No, the problem is with machines that came with 10.5.2 preinstalled. They don't have the 2.0.0 symlink. I can no longer verify this, because on the only machine I have that came with 10.5.2 preinstalled I did various xquartz updates thatt change these files too.

Ah yes, I hadn't taken into account that pre-installed 10.5.2 did this. So, even more of a bug on Apple's part since X11 is very broken on such systems and upgrading to 10.5.3 won't help. Apple's really screwed up X11 on Leopard. :( The only way to be sure you have a complete X11 is to install the macosforge package, which causes other issues.



somewhere. As long as that file is still there, things will (accidentally) work. But that .la file really SHOULD be updated, and it's a bug that it isn't. If you install the X11 package from macosforge, it does update it to use 2.1.0. The simplest fix is to recreate the libxrandr.2.0.0.dylib symlink to point to libxrandr.2.dylib. Incidentally, it's a feature that libtool uses /usr/X11/lib/ libXrandr.2.0.0.dylib explicitly, not a bug. Each .la file belongs to a specific library version, so that multiple versions can coexist on the system. Apple just neglected to update the file when they updated the library.

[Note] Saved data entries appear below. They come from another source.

## src/verilog/ahb_config.svh

```systemverilog
`ifndef AHB_CONFIG_SVH
`define AHB_CONFIG_SVH

// bus widths
`define AHB_ADDR_W 32
`define AHB_DATA_W 32

// two master ports on the fabric
`define NUM_MASTERS 2

// address map, top nibble of haddr
`define RAM_REGION 4'h0
`define GPIO_REGION 4'h1

// ram depth in 32-bit words
`define RAM_WORDS 256

// gpio widths
`define GPIO_PIN_W 2
`define LED_W 4

`endif

```

## src/verilog/ahbPkg.sv

```systemverilog
`include "ahb_config.svh"

package ahbPkg;

  // htrans, only the two codes this fabric uses
  typedef enum logic [1:0] {
    IDLE   = 2'b00,
    NONSEQ = 2'b10
  } transT;

  // hresp, no split/retry here
  typedef enum logic {
    OKAY  = 1'b0,
    ERROR = 1'b1
  } respT;

  // master side, address phase fields plus write data
  typedef struct packed {
    logic [`AHB_ADDR_W-1:0] haddr;
    transT                  trans;
    logic                   hwrite;
    logic [`AHB_DATA_W-1:0] hwdata; // data phase, one cycle behind haddr
  } ahbReqT;

  // slave side response
  typedef struct packed {
    logic [`AHB_DATA_W-1:0] hrdata;
    logic                   hready; // low = wait state
    respT                   hresp;
  } ahbRespT;

endpackage

```

## src/verilog/fabricPkg.sv

```systemverilog
package fabricPkg;

  // which slave owns a transfer
  // SEL_NONE marks a data phase with no transfer in it
  typedef enum logic [1:0] {
    SEL_RAM     = 2'd0,
    SEL_GPIO    = 2'd1,
    SEL_DEFAULT = 2'd2,
    SEL_NONE    = 2'd3
  } slaveSelT;

  // default slave error response, two data cycles
  typedef enum logic {
    ERR_IDLE   = 1'b0, // first cycle, hready low
    ERR_SECOND = 1'b1  // second cycle, hready high
  } errStateT;

endpackage

```

## src/verilog/responseMux.sv

```systemverilog
`timescale 1ns/1ps
`include "ahb_config.svh"

module responseMux (
  input  logic                 HCLK,
  input  logic                 rstN,
  input  fabricPkg::slaveSelT  dataSel,
  input  ahbPkg::ahbRespT      ramResp,
  input  ahbPkg::ahbRespT      gpioResp,
  output ahbPkg::ahbRespT      bus
);

  fabricPkg::errStateT errState;

  // default slave, dataSel holds through the low cycle so this toggles once
  always_ff @(posedge HCLK or negedge rstN) begin
    if (!rstN) begin
      errState <= fabricPkg::ERR_IDLE;
    end else if (dataSel == fabricPkg::SEL_DEFAULT && errState == fabricPkg::ERR_IDLE) begin
      errState <= fabricPkg::ERR_SECOND;
    end else begin
      errState <= fabricPkg::ERR_IDLE; // back to back errors restart here
    end
  end

  always_comb begin
    case (dataSel)
      fabricPkg::SEL_RAM:  bus = ramResp;
      fabricPkg::SEL_GPIO: bus = gpioResp;
      fabricPkg::SEL_DEFAULT: begin
        bus.hrdata = '0;
        bus.hready = (errState == fabricPkg::ERR_SECOND); // low, then high
        bus.hresp  = ahbPkg::ERROR;
      end
      default: begin // empty data phase
        bus.hrdata = '0;
        bus.hready = 1'b1;
        bus.hresp  = ahbPkg::OKAY;
      end
    endcase
  end

endmodule

```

That's exactly what Apple got backwards. They put the real file into libXrandr.2.dylib, whatever its minor version, and they create symlinks (often several of them) with fake minor version numbers that all point to the same file. This does not make sense.

No argument.



Anyway, multiple coexisting versions of a dylib only make sense if they have different install_names, otherwise they won't be found by their respective executables. And this is never the case, neither with Apple's variant nor with the standard gnu libtool variant of the symlinking game. The only thing that you can have with the gnu libtool variant is several different coexisting compatibility_versions of the same dylib with the same install_name. With Apple's variant you can't even have this.

Apple's way:
- install_name=libfoo.X.dylib,
- real file libfoo.X.dylib,
- symlinks libfoo.X.y.z.dylib and libfoo.X.a.b.dylib,
- both pointing to libfoo.X.dylib

Gnu libtool's way:
- install_name=libfoo.X.dylib,
- real files libfoo.X.y.z.dylib and libfoo.X.a.b.dylib,
- one symlink either pointing to libfoo.X.y.z.dylib or to libfoo.X.a.b.dylib.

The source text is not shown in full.